In the United States, students in states that have adopted the Common Core State Standards are required to read The Declaration of Independence, the preamble to The Constitution of the United States, the Bill of Rights, and President Abraham Lincoln’s Second Inaugural Address [that should take them the entire afternoon—WHF]. Readings suggested for 11th and 12th grade include As I Lay Dying, by William Faulkner; The Tipping Point, by Malcolm Gladwell; and “A Raisin in the Sun,” by Lorraine Hansberry.
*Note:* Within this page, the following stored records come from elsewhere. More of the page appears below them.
What follows belongs to an exercise in optimizing a design on an open flow for small area, a short achievable clock period and few clock cycles per item; a production flow would make more cautious choices.
Only simulation tests tie the RTL to the original design; equivalence was not proved.

==> flow/design.v <==
module systolic_multiplier(
	input wire clk,
	input wire rst_n,
	input wire start,
	input wire [163 - 1 : 0] a,
	input wire [163 - 1 : 0] g,
	input wire [BWIDTH - 1:0] b,
	output wire [163 - 1 : 0] t_i_j,
	output reg done
);
localparam W = 163;
localparam D = 14;
localparam BWIDTH = 168;
localparam K = (BWIDTH + D - 1) / D;                
localparam BW = K * D;                              
localparam CW = 4;                               
reg  [W - 1 : 0] reg_a;
reg  [W - 1 : 0] reg_g;
reg  [BW - 1 : 0] reg_b;
reg  [W - 1 : 0] tr;        
reg  [D - 1 : 0] q;         
reg  [D - 1 : 0] qn;        
reg  [D - 1 : 0] hb;        
reg  busy;                  
reg  fix;                   
reg  [CW - 1 : 0] counter;
wire ld = ~(busy | fix);    
assign t_i_j = tr;
always @(posedge clk or negedge rst_n) begin
	if (!rst_n) begin
		busy <= 1'b0;
		fix <= 1'b0;
		counter <= 0;
		done <= 1'b0;
	end else begin
		done <= fix;
		fix <= busy && (counter == K - 1);
		if (busy) begin
			if (counter == K - 1) begin
				busy <= 1'b0;
				counter <= 0;
			end else
				counter <= counter + 1'b1;
		end else if (start && !fix) begin
			busy <= 1'b1;
			counter <= 0;
		end
	end
end
wire [D - 1 : 0] dig = reg_b[BW - 1 -: D];
wire [D - 1 : 0] dig_nx = reg_b[BW - D - 1 -: D];
reg [D - 1 : 0] fac [0 : 3];
reg [D - 1 : 0] pr01, pr23, c_in;
reg [D - 1 : 1] c_r;        
wire [D - 1 : 0] c = {c_r, 1'b1};
integer i, j, k;
always @* begin
	for (k = 0; k < 4; k = k + 1) begin
		fac[k] = 0;
		fac[k][0] = 1'b1;
		for (j = 1; j < D; j = j + 1)
			if ((j << k) < D)
				fac[k][j << k] = g[W - j];
	end
	pr01 = 0; pr23 = 0; c_in = 0;
	for (i = 0; i < D; i = i + 1)
		for (j = 0; j <= i; j = j + 1) begin
			pr01[i] = pr01[i] ^ (fac[0][j] & fac[1][i - j]);
			pr23[i] = pr23[i] ^ (fac[2][j] & fac[3][i - j]);
		end
	for (i = 0; i < D; i = i + 1)
		for (j = 0; j <= i; j = j + 1)
			c_in[i] = c_in[i] ^ (pr01[j] & pr23[i - j]);
end
reg [W - 1 : 0] ta;           
reg [W - 1 : 0] ba;           
reg [D - 1 : 0] hq;           
reg [D - 1 : 0] q_new;        
reg [D - 1 : 0] hb_in, hb_nx;  
always @* begin
	for (i = 0; i < W; i = i + 1) begin
		ta[i] = tr[i];
		ba[i] = 1'b0;
		for (j = 0; j < D; j = j + 1)
			if (i >= j) begin
				ta[i] = ta[i] ^ (q[j] & reg_g[i - j]);
				ba[i] = ba[i] ^ (dig[j] & reg_a[i - j]);
			end
	end
	for (i = 0; i < D; i = i + 1) begin
		hq[i] = tr[W + i - D] ^ hb[i];
		for (j = 0; j < D; j = j + 1)
			if (W + i - D >= j)
				hq[i] = hq[i] ^ (~qn[j] & reg_g[W + i - D - j]);
		hb_in[i] = 1'b0;
		hb_nx[i] = 1'b0;
		for (j = 0; j < D; j = j + 1)
			if (W + i - j <= W - 1) begin
				hb_in[i] = hb_in[i] ^ (b[BW - 1 - (D - 1) + j] & a[W + i - j]);
				hb_nx[i] = hb_nx[i] ^ (dig_nx[j] & reg_a[W + i - j]);
			end
	end
	for (i = 0; i < D; i = i + 1) begin
		q_new[i] = 1'b0;
		for (k = 0; k < D - i; k = k + 1)
			q_new[i] = q_new[i] ^ (c[k] & hq[i + k]);
	end
end
always @(posedge clk) begin
	if (ld) begin
		reg_a <= a;
		reg_g <= g;
		c_r <= c_in[D - 1 : 1];
		reg_b <= {{(BW - BWIDTH){1'b0}}, b};
		tr <= {W{1'b0}};
		q <= {D{1'b0}};
		qn <= {D{1'b1}};
		hb <= hb_in;
	end else begin
		reg_b <= reg_b << D;
		tr <= fix ? ta : ({ta[W - D - 1 : 0], {D{1'b0}}} ^ ba);
		q <= q_new;
		qn <= ~q_new;
		hb <= hb_nx;
	end
end
endmodule  
export LEC_CHECK = 0
export CAP_MARGIN = 20
export CORE_MARGIN = 2
export CORE_UTILIZATION = 40
export SETUP_SLACK_MARGIN = 4.1
export SLEW_MARGIN = 20
create_clock -name core_clock -period 7.0 [get_ports {clk}]
standard.sh (not shown) runs the stock make flow with config.mk's settings and CLKGATE_MAP_FILE= SYNTH_SCRIPT=/design/flow/synth_recipe.tcl, a recipe that flattens the netlist after the stock synthesis.
==> flow/flow/run.sh <==
#!/bin/bash
# The standard layout, with the port buffers inserted as buf_1 cells
# (ORFS's buffer_ports otherwise picks clkdlybuf4s50_1). Timing repair
# still resizes the ones on critical paths.
set -euo pipefail
export BUFFER_PORTS_ARGS="-buffer_cell sky130_fd_sc_hd__buf_1"
bash standard.sh > standard_flow.log 2>&1
Testbench counts at the start, summed over its fixed seeds: cycles 22,408, items 1,600.
Next try:
--- a/flow/design.v
+++ b/flow/design.v
@@ -6,13 +6,13 @@
 	input wire [163 - 1 : 0] g,
 	input wire [BWIDTH - 1:0] b,
 	output wire [163 - 1 : 0] t_i_j,
 	output reg done
 );
 localparam W = 163;
-localparam D = 14;
+localparam D = 12;
 localparam BWIDTH = 168;
 localparam K = (BWIDTH + D - 1) / D;                
 localparam BW = K * D;                              
 localparam CW = 4;                               
 reg  [W - 1 : 0] reg_a;
 reg  [W - 1 : 0] reg_g;
Outcome: Design area fell by roughly a tenth; routed wire length shrinks by a little under a tenth; non-clock buffer count goes down by 37; synthesized cell count went down by roughly a tenth; global-route usage rises by 0.81 points; first-iteration DRC count shrinks by a few percent; clock skew rises by 0.049 ns; core utilization is about the same; via count fell by roughly a tenth; die area decreases by roughly a tenth; fmax rises by a few percent; synthesized area came out lower by roughly a tenth; final cell count shrinks by roughly a tenth.
Testbench counts after the change, summed over its fixed seeds: cycles 25,608, items 1,600.

[separate check: timing with driven ports]
The flow's constraints put no driver on any port. The routed layouts listed below were extracted and timed again, unchanged, in two steps.
Step 1: set_driving_cell puts a clkbuf_16 on clk and a buf_2 on each other input, an assumption about the parent block.
Step 2 also shifts input and output timing later by t, the mid clock arrival at the registers, as if the neighbouring blocks saw the same clock.
a / b / c = ideal / step 1 / step 2; a / b = the first two.
| run | t, ns | setup slack, ns | worst register clock-pin slew, ns | cell pins on the clock port's net |
|---|---|---|---|---|
| the first run | 0.872 | 3.930 / 3.930 / 3.579 | 0.07 / 0.07 | 1 |
| the second run | 0.860 | 4.109 / 4.042 / 3.513 | 0.07 / 0.07 | 1 |
After both steps every run listed still meets setup and hold. The setup slack of the second run, which loses most, moves by -0.067 ns with the drivers and by -0.596 ns with both steps.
In Ontario, Canada, J.D. Salinger’s The Catcher in the Rye is on the list of approved readings for grade 11 English classes.

New South Wales, Australia, requires 9th graders to read “The Lady of Shalott,” by Alfred, Lord Tennyson, a poem based on Arthurian legend, and at least one work by William Shakespeare [one of the Sonnets, perhaps?—WHF]
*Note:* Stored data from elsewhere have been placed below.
This design comes from an exercise in tuning for small area and a short achievable clock period on the open sky130 flow, not from production work. Only simulation tests tie the RTL to the original design; equivalence was not proved. Power figures rest on the tool's default switching activity, not on a simulated workload.

==> 01-22: inputs <==
==> flow/design.v <==
module VDC(
    input               clock,
    input               reset,    
    output logic [11:0] cnt,
    output logic [11:0] rev,
    output logic [11:0] nxt,      
    output logic        last      
);
logic [11:0] carry;
always_comb begin
    for (int i = 0; i < 12; i++) rev[i] = cnt[11-i];
end
assign carry[0] = 1'b1;
for (genvar i = 1; i < 12; i++) begin : g_carry
    assign carry[i] = &cnt[i-1:0];
end
assign nxt  = cnt ^ carry;
assign last = &cnt;
always_ff @(posedge clock)
    if (reset) cnt <= 12'd1;
    else       cnt <= nxt;
endmodule
This design comes from an exercise in tuning for small area on the open sky130 flow, not from production work. The RTL was checked by simulation tests, not by an equivalence proof against the original design. Power is estimated from default activity; no workload was simulated.

$ cat design/flow/config.mk
export PLATFORM = sky130hd
export DESIGN_NAME = doc_axis_periphs
export DESIGN_NICKNAME = doc_axis_periphs
export VERILOG_FILES = /design/flow/design.v
export SDC_FILE = /design/flow/constraint.sdc
export NUM_CORES = 4
export LEC_CHECK = 0
export ABC_AREA = 1
export CAP_MARGIN = 20
export CORE_MARGIN = 2
export CORE_UTILIZATION = 70
export GPL_TIMING_DRIVEN = 0
export SLEW_MARGIN = 20
export BUFFER_PORTS_ARGS = -buffer_cell sky130_fd_sc_hd__buf_1
export CTS_ARGS = -sink_clustering_enable -repair_clock_nets -sink_clustering_size 18 -sink_clustering_max_diameter 60 -buf_list sky130_fd_sc_hd__clkbuf_8 -dont_use_dummy_load
$ cat design/flow/constraint.sdc
create_clock -name core_clock -period 10.0 [get_ports {clk}]
set_input_delay 2.0000 -clock core_clock [delete_from_list [all_inputs] [get_ports {clk}]]
set_output_delay 2.0000 -clock core_clock [all_outputs]
set_load 0.01 [all_outputs]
In Hong Kong, students taking the English-literature section of a required secondary school exam must pick from an eclectic basket of selections, from Shakespeare’s Othello and short stories by James Joyce and Edith Wharton to the iconic 1974 Hollywood film “Chinatown” and poems by Sylvia Plath and Langston Hughes.

In England, required readings for the national English-literature exam taken by many 16-year-olds include Of Mice and Men, by John Steinbeck; To Kill A Mockingbird, by Harper Lee; and Lord of the Flies by William Golding.”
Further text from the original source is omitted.